And for those who want to top up Copenhagen with their favourite Carlsberg, the brewery, the fourth largest group in the world, established in 1847 by J.C. Jacobsen, is but a short drive away. On warm, summer weekends, concerts and plays take place in the old Tap buildings. Enjoy a glass of the golden brew at the courtyard bar and watch a muscled Jutland dray horse being washed down and groomed to a chestnut glow before it noisily emerges from the stable for its daily stroll. Originally bred for agriculture, the breed which can be traced to the Middle Ages, is seen more often today at horse shows and demonstrations pulling beer wagons for the company.

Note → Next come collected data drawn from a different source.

Context: an optimization exercise on an open-source flow, tuned for small area, a short achievable clock period and few clock cycles per item. The choices shown serve that exercise and are no tape-out recipe.
At most, simulation tests tie the RTL to the original design; equivalence was not proved.
Power figures rest on the tool's default switching activity, not on a simulated workload. The clock port is modelled as an ideal driver; clocking choices that lean on that would not hold on a real chip.

Design rle_plane_enc, start of the top module:
module rle_plane_enc (
    input  wire       clk,
    input  wire       rst,
    input  wire       in_valid,
    output reg        in_ready,
    input  wire [7:0] in_data,
    input  wire       in_last,
    output reg        out_valid,
    input  wire       out_ready,
    output reg  [7:0] out_data,
    output reg        out_last
);
export LEC_CHECK = 0
export CAP_MARGIN = 20
export CORE_MARGIN = 2
export CORE_UTILIZATION = 40
export SLEW_MARGIN = 20
create_clock -name core_clock -period 10.0 [get_ports {clk}]
standard.sh (not shown) runs the stock make flow with config.mk's settings and CLKGATE_MAP_FILE= SYNTH_SCRIPT=/design/flow/synth_recipe.tcl, a recipe that flattens the netlist after the stock synthesis.
==> flow/flow/run.sh <==
#!/bin/bash
# Standard ORFS layout (the standard.sh, standard synthesis unchanged),
# with timing repair aiming for 7 ns of setup slack at the 10 ns clock and
# clock tree synthesis with larger sink clusters and no dummy loads.
set -euo pipefail
bash standard.sh SETUP_SLACK_MARGIN=7 \
  "CTS_ARGS=-sink_clustering_enable -repair_clock_nets -dont_use_dummy_load -sink_clustering_size 25 -sink_clustering_max_diameter 100 -buf_list sky130_fd_sc_hd__clkbuf_16" \
  finish > flow.log 2>&1
==> next run, changes <==
--- a/flow/flow/run.sh
+++ b/flow/flow/run.sh
@@ -6,3 +6,3 @@
 bash standard.sh SETUP_SLACK_MARGIN=7 \
-  "CTS_ARGS=-sink_clustering_enable -repair_clock_nets -dont_use_dummy_load -sink_clustering_size 25 -sink_clustering_max_diameter 100 -buf_list sky130_fd_sc_hd__clkbuf_16" \
+  "CTS_ARGS=-sink_clustering_enable -repair_clock_nets -dont_use_dummy_load -sink_clustering_size 30 -sink_clustering_max_diameter 120 -buf_list sky130_fd_sc_hd__clkbuf_16" \
   finish > flow.log 2>&1
Via count goes down by 0.90%.
Design area goes down by about 0.8%.
Register-to-register slack is better by 0.12 ns.
Utilization goes down by 0.37 points.
Clock skew goes down by 0.015 ns.
Worst hold slack is better by 0.033 ns.
Non-clock buffer count goes down by 9.
Setup slack is better by 0.044 ns.
No run of this note included a check of the RTL's function; only the layout flow was run.

rle_plane_enc, a different RTL version from the one above (not shown whole).
For scale: about 2,300 cells after synthesis, roughly 1,500 flip-flops, roughly 37,000 µm² of cells after synthesis.
clock: 10.0 ns
lec_check: 0
abc_clock_period_in_ps: 2500
cap_margin: 20
core_margin: 2
core_utilization: 40
slew_margin: 20
run.sh (not shown) runs the stock make flow with config.mk's settings and CLKGATE_MAP_FILE= SYNTH_SCRIPT=/design/flow/synth_recipe.tcl, a recipe that flattens the netlist after the stock synthesis.
Stock flow here: none of the scripts above is used.
The baseline completed with no timing, DRC or antenna violations.
Testbench counts at the start, summed over its fixed seeds: cycles 56,567, bytes 55,362.
Then changed:
==> flow/flow/run.sh (new file) <==
#!/bin/bash
# Standard ORFS layout (the standard.sh, standard synthesis unchanged),
# with timing repair aiming for 7 ns of setup slack at the 10 ns clock.
set -euo pipefail
bash standard.sh SETUP_SLACK_MARGIN=7 finish > flow.log 2>&1
==> flow/standard.sh (new file) <==
#!/bin/bash
# synth_recipe.tcl (not shown) runs the flow's synth.tcl, then flattens the netlist and writes it again
# the make line also repeats each setting of config.mk as NAME=value (left out here)
make -C /OpenROAD-flow-scripts/flow DESIGN_CONFIG=/design/flow/config.mk WORK_HOME=/design/flow/orfs CLKGATE_MAP_FILE= SYNTH_SCRIPT=/design/flow/synth_recipe.tcl "${@:-finish}"
- ABC_CLOCK_PERIOD_IN_PS: 2500 -> unset
removed: flow/run.sh
Global-route usage went up by 1.2 points.
Routed wire length increases by about a fifth.
Clock power fell slightly.
Fmax rises by well over a third.
This is an optimization exercise on Yosys and OpenROAD, whose aim is small area, a short achievable clock period and few clock cycles per item, not a production implementation. Function was checked by simulation only, so behaviour that the tests miss may differ from the original. Power and IR drop assume default switching activity.

Design cpu16, start of the top module:
module cpu16 (
    input  wire         clk,
    input  wire         rst,           
    input  wire [15:0]  reset_pc,
    input  wire [15:0]  reset_sp,
    input  wire         step_valid,
    input  wire         step_irq,      
    input  wire [7:0]   step_vector,
    output wire         step_ready,
    output wire         step_done,
    output wire [127:0] regs,          
    output wire [15:0]  sr_out,
    output wire         halted,
    output wire [1:0]   fault_kind,
    output wire [15:0]  fault_pc,
    output wire [16:0]  fault_info,
    output reg          mem_req,
    output reg          mem_we,
    output reg  [15:0]  mem_addr,
    output reg  [15:0]  mem_wdata,
    output reg  [1:0]   mem_be,
    input  wire [15:0]  mem_rdata,
    input  wire         mem_ready
);
Size: ~3400 cells after synthesis, ~280 flip-flops, ~280 I/O pins.
==> flow/config.mk <==
export PLATFORM = sky130hd
export DESIGN_NAME = cpu16
export DESIGN_NICKNAME = cpu16
export VERILOG_FILES = /design/flow/design.v
export SDC_FILE = /design/flow/constraint.sdc
export NUM_CORES = 4
export LEC_CHECK = 0
export CAP_MARGIN = 20
export CORE_MARGIN = 2
export CORE_UTILIZATION = 25
export PLACE_DENSITY = 0.45
export SETUP_SLACK_MARGIN = 2.5
export SLEW_MARGIN = 20
==> flow/constraint.sdc <==
create_clock -name core_clock -period 8.0 [get_ports {clk}]
set_input_delay 1.6000 -clock core_clock [delete_from_list [all_inputs] [get_ports {clk}]]
set_output_delay 1.6000 -clock core_clock [all_outputs]
set_load 0.01 [all_outputs]
standard.sh (not shown) runs the stock make flow with config.mk's settings and CLKGATE_MAP_FILE= SYNTH_SCRIPT=/design/flow/synth_recipe.tcl, a recipe that flattens the netlist after the stock synthesis.
==> flow/flow/run.sh <==
#!/bin/bash
export BUFFER_PORTS_ARGS="-buffer_cell sky130_fd_sc_hd__buf_2"
bash standard.sh > standard.log 2>&1
The baseline finished with timing, DRC and antenna clean.
Testbench counts at the start, summed over its fixed seeds: cycles 92,534, steps 54,336.
Edit:
==> flow/flow/run.sh (replaced) <==
#!/bin/bash
export BUFFER_PORTS_ARGS="-buffer_cell sky130_fd_sc_hd__buf_1"
bash standard.sh > standard.log 2>&1
--- a/flow/config.mk
+++ b/flow/config.mk
@@ -9,5 +9,5 @@
 export CORE_MARGIN = 2
 export CORE_UTILIZATION = 25
-export PLACE_DENSITY = 0.45
+export PLACE_DENSITY = 0.55
 export SETUP_SLACK_MARGIN = 2.5
 export SLEW_MARGIN = 20
=> Die area is unchanged; total power went down by about 1.2%; synthesized cell count does not change; non-clock buffer count is higher by 3; synthesized area does not change; sequential cell count stays the same; core utilization shrinks by 0.12 points; final cell count stays the same; setup slack degrades by 0.039 ns; global-route usage shrinks by 0.57 points; register-to-register slack is better by 0.04 ns.
This design comes from an exercise in tuning for small area, a short achievable clock period and few clock cycles per item on the open sky130 flow, not from production work.
Power is estimated from default activity; no workload was simulated.

==> flow/design.v <==
module lfp16_mcu (
    input  wire        clk,
    input  wire        rst,         
    input  wire        cmd_valid,
    output wire        cmd_ready,
    input  wire [63:0] cmd,
    output reg         rsp_valid,
    input  wire        rsp_ready,
    output wire [63:0] rsp
);
    reg [3:0] cfg_f;
    reg       cfg_rmode;    
    wire [7:0]  op = cmd[63:56];
    wire [14:0] ma = cmd[14:0];
    wire [14:0] mb = cmd[46:32];
    wire        sa = cmd[15];
    wire        sb = cmd[47];
    wire [31:0] x  = cmd[31:0];
    wire z_rsv = ~|cmd[55:48];
    wire z_b   = ~|cmd[47:32];
    wire z_ahi = ~|cmd[31:16];
    wire mz_a  = ~|ma;
    wire mz_b  = ~|mb;
    wire a_zero = mz_a & ~sa;
    wire a_nar  = mz_a & sa;
    wire b_zero = z_b;
    wire b_nar  = mz_b & sb;
    wire ok_n   = z_rsv & z_b & z_ahi & a_zero;
    wire ok_u16 = z_rsv & z_b & z_ahi;
    wire ok_u32 = z_rsv & z_b;
    wire ok_b16 = z_rsv & z_ahi;
    wire hi0 = (op[7:4] == 4'h0);
    wire hi1 = (op[7:4] == 4'h1);
    wire hi2 = (op[7:4] == 4'h2);
    wire [3:0] lo = op[3:0];
    wire is_getcfg = hi0 & (lo == 4'h1);
    wire is_setf   = hi0 & (lo == 4'h2);
    wire is_setr   = hi0 & (lo == 4'h3);
    wire is_mul    = hi1 & (lo == 4'h0);
    wire is_div    = hi1 & (lo == 4'h1);
    wire is_sqr    = hi1 & (lo == 4'h2);
    wire is_sqrt   = hi1 & (lo == 4'h3);
    wire is_inv    = hi1 & (lo == 4'h4);
    wire is_neg    = hi1 & (lo == 4'h5);
    wire is_cmp    = hi2 & (lo <= 4'h4);
    wire illegal = ~(((is_mul | is_div | is_cmp) & ok_b16) |
                     ((is_sqr | is_sqrt | is_inv | is_neg) & ok_u16) |
                     (is_getcfg & ok_n) | ((is_setf | is_setr) & ok_u32));
    wire f_fmt  = ~z_ahi | (|x[15:4]) | (x[3:0] < 4'd7) | (x[3:0] > 4'd11);
    wire f_rnd  = ~z_ahi | (|x[15:1]);
    wire f_neg  = sa & ~mz_a;
    wire [2:0] fault = illegal ? 3'd4 :
                       (is_sqrt & f_neg) ? 3'd3 :
                       (is_setr & f_rnd) ? 3'd2 :
                       (is_setf & f_fmt) ? 3'd1 : 3'd0;
    wire notice  = is_setf & ~illegal & ~f_fmt;
    wire set_r   = is_setr & ~illegal & ~f_rnd;
    wire q_inv  = op[5] | op[2] | op[0];
    wire q_k    = ~op[5] & (op[1] | op[2] | ~op[4]);
    wire k_14   = q_k & ~(op[4] & op[1] & ~op[0]);         
    wire k_13   = op[4] & op[1] & op[0];                  
    wire p_m    = op[5] | (op[4] & ~op[1] & (~op[2] | op[0]));
    wire p_sqr  = op[4] & op[1] & ~op[0];
    wire p_sqrt = op[4] & op[1] & op[0];
    wire p_inv  = op[4] & op[2] & ~op[0];
    wire p_cfg  = ~op[4];
    wire r_bit  = cfg_rmode & ma[0] & ma[1];
    wire [14:0] q_val = ((mb ^ {15{q_inv}}) & {15{~q_k}}) | {k_14, k_13, 13'd0};
    wire [15:0] p_alt = ({ma, 1'b0} & {16{p_sqr}}) | ({2'b0, ma[14:1]} & {16{p_sqrt}}) |
                        ({1'b0, ~ma} & {16{p_inv}}) |
                        ({7'd0, cfg_rmode, ~cfg_f, cfg_f} & {16{p_cfg}});
    wire [15:0] p_val = p_m ? {1'b0, ma} : p_alt;
    wire        c_in  = p_sqrt ? r_bit : (q_inv & ~q_k) | p_inv;
    wire [8:0] lo_ext = {1'b0, p_val[6:0], 1'b1} + {1'b0, q_val[6:0], c_in};
    wire [7:0] t_lo   = lo_ext[8:1];            
    wire [8:0] u_hi   = p_val[15:7] + {1'b0, q_val[14:7]};
    reg k_n, s15_n;
    always @(*) begin
        k_n = 1'b1; s15_n = 1'b0;
        if (is_getcfg) begin
            k_n = 1'b0;
        end else if (is_mul) begin
            k_n = a_nar | b_nar | a_zero | b_zero;
            s15_n = a_nar | b_nar | (~a_zero & ~b_zero & (sa ^ sb));
        end else if (is_div) begin
            k_n = a_nar | b_nar | b_zero | a_zero;
            s15_n = a_nar | b_nar | b_zero | (~a_zero & (sa ^ sb));
        end else if (is_sqr | is_sqrt) begin
            k_n = mz_a;
            s15_n = a_nar;
        end else if (is_inv) begin
            k_n = mz_a;
            s15_n = mz_a | sa;
        end else if (is_neg) begin
            k_n = mz_a;
            s15_n = sa ^ ~mz_a;
        end
    end
    wire lt11 = sa & ~sb;                   
    wire eq11 = ~(sa ^ sb);
    wire lt10 = sa;                         
    wire lt0  = ~sb;                        
    reg  x11_n, x10_n, x0_n;
    always @(*) begin
        case (lo[2:0])
            3'd0:    begin x11_n = eq11;          x10_n = 1'b0;  x0_n = 1'b0; end
            3'd1:    begin x11_n = lt11 | eq11;   x10_n = lt10;  x0_n = lt0;  end
            3'd2:    begin x11_n = lt11;          x10_n = lt10;  x0_n = lt0;  end
            3'd3:    begin x11_n = ~lt11 & ~eq11; x10_n = ~lt10; x0_n = ~lt0; end
            default: begin x11_n = ~lt11;         x10_n = ~lt10; x0_n = ~lt0; end
        endcase
    end
    wire cmp_ok = is_cmp & ~a_nar & ~b_nar;
    assign cmd_ready = ~rsp_valid | rsp_ready;
    reg [7:0]  r_lo;
    reg [8:0]  r_hi;
    reg        r_k, r_s15, r_x11, r_x10, r_x0;
    reg [2:0]  r_fc;        
    always @(posedge clk) begin
        if (rst) begin
            cfg_f     <= 4'd8;
            cfg_rmode <= 1'b0;
            rsp_valid <= 1'b0;
        end else begin
            rsp_valid <= cmd_valid | (rsp_valid & ~rsp_ready);
            if (cmd_valid & cmd_ready & notice) cfg_f     <= x[3:0];
            if (cmd_valid & cmd_ready & set_r)  cfg_rmode <= x[0];
        end
        if (cmd_ready) begin
            r_lo     <= t_lo;
            r_hi     <= u_hi;
            r_k      <= k_n;
            r_s15    <= s15_n;
            r_x11    <= x11_n & cmp_ok;
            r_x10    <= x10_n & cmp_ok;
            r_x0     <= x0_n & cmp_ok;
            r_fc     <= notice ? 3'd5 : fault;
        end
    end
    wire [15:0] r_t = {r_hi + {8'd0, r_lo[7]}, r_lo[6:0]};
    wire z_hi = r_lo[7] ? (&r_hi[6:0]) : ~|r_hi[6:0];
    wire over  = r_t[15] & r_t[14];
    wire under = ~r_t[15] & ~r_t[14];
    wire z13_1 = z_hi & ~|r_lo[6:1];
    wire [14:0] m_cl;
    assign m_cl[14]   = r_t[15];
    assign m_cl[13:1] = (r_t[13:1] | {13{over}}) & {13{~under}};
    assign m_cl[0]    = r_t[0] | over | under | (~r_t[15] & z13_1);
    wire [2:0] r_fault  = {r_fc[2] & ~r_fc[0], r_fc[1], r_fc[0] & ~r_fc[2]};
    wire       r_notice = r_fc[2] & r_fc[0];
    wire live = ~r_fc[1] & ~(r_fc[2] ^ r_fc[0]);
    wire [15:0] r_res;
    assign r_res[15]   = r_s15 & live;
    assign r_res[14:1] = m_cl[14:1] & {14{~r_k & live}};
    wire eq_m = ~r_t[14] & z13_1 & ~r_t[0];           
    wire c_bit = r_t[15] ? (eq_m ? r_x11 : r_x10) : r_x0;
    assign r_res[0]    = ((m_cl[0] & ~r_k) | c_bit) & live;
    assign rsp = {28'd0, r_notice, r_fault, 16'd0, r_res};
endmodule
export LEC_CHECK = 0
export CAP_MARGIN = 20
export CORE_MARGIN = 2
export CORE_UTILIZATION = 40
export SETUP_SLACK_MARGIN = 2.2
export SLEW_MARGIN = 20
create_clock -name core_clock -period 6.0 [get_ports {clk}]
standard.sh (not shown) runs the stock make flow with config.mk's settings and CLKGATE_MAP_FILE= SYNTH_SCRIPT=/design/flow/synth_recipe.tcl, a recipe that flattens the netlist after the stock synthesis.
==> flow/flow/run.sh <==
#!/bin/bash
# Own flow: the standard layout (standard.sh), except
#  - synthesis (flow/mysynth.tcl) maps with flow/abc.script; the registers
#    are those of the standard synthesis;
#  - every port still gets its buffer, but a plain sky130 buf_1 instead of
#    the delay cell buffer_ports picks by default;
#  - flow/opts.sh may set further options (see there).
# Each tool's output goes to a log file here (synth.log, layout.log).
set -euo pipefail
W=$(pwd)
export MY_ABC_SCRIPT="$W/flow/abc.script"
export MY_ABC_D=
export BUFFER_PORTS_ARGS="-buffer_cell sky130_fd_sc_hd__buf_1"
if [[ -f "$W/flow/opts.sh" ]]; then source "$W/flow/opts.sh"; fi
make -C "$FLOW_HOME" DESIGN_CONFIG="$W/config.mk" WORK_HOME="$W/orfs" CLKGATE_MAP_FILE= \
  SYNTH_SCRIPT="$W/flow/mysynth.tcl" synth > "$W/synth.log" 2>&1
bash standard.sh finish > "$W/layout.log" 2>&1
==> flow/flow/abc.script <==
strash
dc2
dch -f
map -D 2000
topo
buffer -p
upsize -D 2000
dnsize -D 2000
stime -p
==> flow/flow/mysynth.tcl <==
# The standard synthesis (synth_recipe.tcl), with only the ABC mapping call
# replaced: flow/abc.script (MY_ABC_SCRIPT) instead of the ORFS speed script,
# and, when MY_NO_FA is set, no extraction of full/half adder cells.
proc synth {args} { yosys synth -nofsm -noshare {*}$args }
proc abc {args} {
  set out {}
  set skip 0
  foreach a $args {
    if {$skip} { set skip 0; continue }
    if {$a eq "-script" || $a eq "-D"} { set skip 1; continue }
    lappend out $a
  }
  if {[info exists ::env(MY_ABC_SCRIPT)] && $::env(MY_ABC_SCRIPT) ne ""} {
    lappend out -script $::env(MY_ABC_SCRIPT)
  }
  if {[info exists ::env(MY_ABC_D)] && $::env(MY_ABC_D) ne ""} {
    lappend out -D $::env(MY_ABC_D)
  }
  puts "abc call: $out"
  yosys abc {*}$out
}
if {[info exists ::env(MY_NO_FA)] && $::env(MY_NO_FA) ne ""} { set ::env(ADDER_MAP_FILE) "" }
source $::env(SCRIPTS_DIR)/synth.tcl
# left out here: clear keep_hierarchy, flatten, clean up, hide names made inside functions, write 1_2_yosys.v
==> flow/flow/opts.sh <==
# keep the single tie cell synthesis makes for the constant outputs
export SKIP_REPAIR_TIE_FANOUT=1
Edit:
--- a/flow/design.v
+++ b/flow/design.v
@@ -71,9 +71,9 @@
                         ({7'd0, cfg_rmode, ~cfg_f, cfg_f} & {16{p_cfg}});
     wire [15:0] p_val = p_m ? {1'b0, ma} : p_alt;
     wire        c_in  = p_sqrt ? r_bit : (q_inv & ~q_k) | p_inv;
-    wire [8:0] lo_ext = {1'b0, p_val[6:0], 1'b1} + {1'b0, q_val[6:0], c_in};
-    wire [7:0] t_lo   = lo_ext[8:1];            
-    wire [8:0] u_hi   = p_val[15:7] + {1'b0, q_val[14:7]};
+    wire [10:0] lo_ext = {1'b0, p_val[8:0], 1'b1} + {1'b0, q_val[8:0], c_in};
+    wire [9:0] t_lo   = lo_ext[10:1];            
+    wire [6:0] u_hi   = p_val[15:9] + {1'b0, q_val[14:9]};
     reg k_n, s15_n;
     always @(*) begin
         k_n = 1'b1; s15_n = 1'b0;
@@ -112,8 +112,8 @@
     end
     wire cmp_ok = is_cmp & ~a_nar & ~b_nar;
     assign cmd_ready = ~rsp_valid | rsp_ready;
-    reg [7:0]  r_lo;
-    reg [8:0]  r_hi;
+    reg [9:0]  r_lo;
+    reg [6:0]  r_hi;
     reg        r_k, r_s15, r_x11, r_x10, r_x0;
     reg [2:0]  r_fc;        
     always @(posedge clk) begin
@@ -137,11 +137,11 @@
             r_fc     <= notice ? 3'd5 : fault;
         end
     end
-    wire [15:0] r_t = {r_hi + {8'd0, r_lo[7]}, r_lo[6:0]};
-    wire z_hi = r_lo[7] ? (&r_hi[6:0]) : ~|r_hi[6:0];
+    wire [15:0] r_t = {r_hi + {6'd0, r_lo[9]}, r_lo[8:0]};
+    wire z_hi = r_lo[9] ? (&r_hi[4:0]) : ~|r_hi[4:0];
     wire over  = r_t[15] & r_t[14];
     wire under = ~r_t[15] & ~r_t[14];
-    wire z13_1 = z_hi & ~|r_lo[6:1];
+    wire z13_1 = z_hi & ~|r_lo[8:1];
     wire [14:0] m_cl;
     assign m_cl[14]   = r_t[15];
     assign m_cl[13:1] = (r_t[13:1] | {13{over}}) & {13{~under}};
Result:
- area after synthesis came out lower by about 0.8%
- worst hold slack gets worse by 0.0050 ns
- final area came out lower by about 3.6%
- register-to-register slack gets worse by 0.03 ns
- power came out lower by 2.7%
- worst setup slack gets worse by 0.033 ns
- wire length came out higher by 0.51%
- fmax came out lower by about 0.9%
- global-route usage is about the same
No run of this note included a check of the RTL's function; only the layout flow was run.

-- separate check: timing with driven ports --
Ports are ideal in the flow. The routed layouts listed here were re-timed in OpenROAD.
Step 1 assumes that a clkbuf_16 drives the clock port and a buf_2 every other input.
Step 2 times the ports against the registers' clock, not the clock port: input delays grow and output delays shrink by t, the midpoint of the rising clock arrivals with the driver on.
a / b / c = no drivers / after step 1 / after step 2; a / b = the first two.
| run | t, ns | slack for setup (ns) | pins driven straight from the clock port |
|---|---|---|---|
| the first run | 0.316 | 2.264 / 2.231 / 2.060 | 1 |
| the second run | 0.309 | 2.231 / 2.239 / 1.930 | 1 |
After both steps setup and hold are still met in every run listed. For the second run, which loses most, drivers alone change the setup slack by +0.008 ns; drivers and shift together by -0.301 ns.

But at the end of a swift sojourn in Viking country, especially after we pose against a great storyteller’s bronze likeness and curl up in the comforting environs of the quaint Kong Arthur hotel, Copenhagen, to some of us, is the archetypical, mysterious land which gave birth to such legendary characters as the icy Snow Queen and the deliciously nimble Thumbelina.

GASTRONOMIC GEMS

  • ROYAL SMUSHI CAFÉ (next to Royal Copenhagen)
    For Danish classics like red berry pudding and bite-sized open sandwiches (smushis); fine selections of teas and coffee; funky designer chic by Bang and Olufsen, Fritz Hansen and Holmegaard; lots of buzz.
  • NIMB BRASSERIE (in Tivoli Gardens)
    For the sugar-salted salmon, Beauf Bourguignon, lemon-drenched oysters, white chocolate parfait; window seat view of the throbbing 19th century amusement park; housed in the luxe Nimb Hotel designed in 1909 as an Arabian fantasy; magical wedding venue.
  • MARCHAL (in Hotel d’ Angleterre)
    For the juniper smoked cod with thyme cream, plums and buttermilk snow, marshmallows dunked in dark chocolate on marzipan and an amazing wine list; 18th century burnished locale for the well shod and impeccably styled.
  • NYHAVNS FAERGEKRO (Nyhavn 5)
    For the authentic herring buffet or a Danish smorgasbord of fish cakes, shrimps, pates, roasts, farmer’s bread and apple cake; traditional tavern-like interior; popular local hangout, overlooking the canal.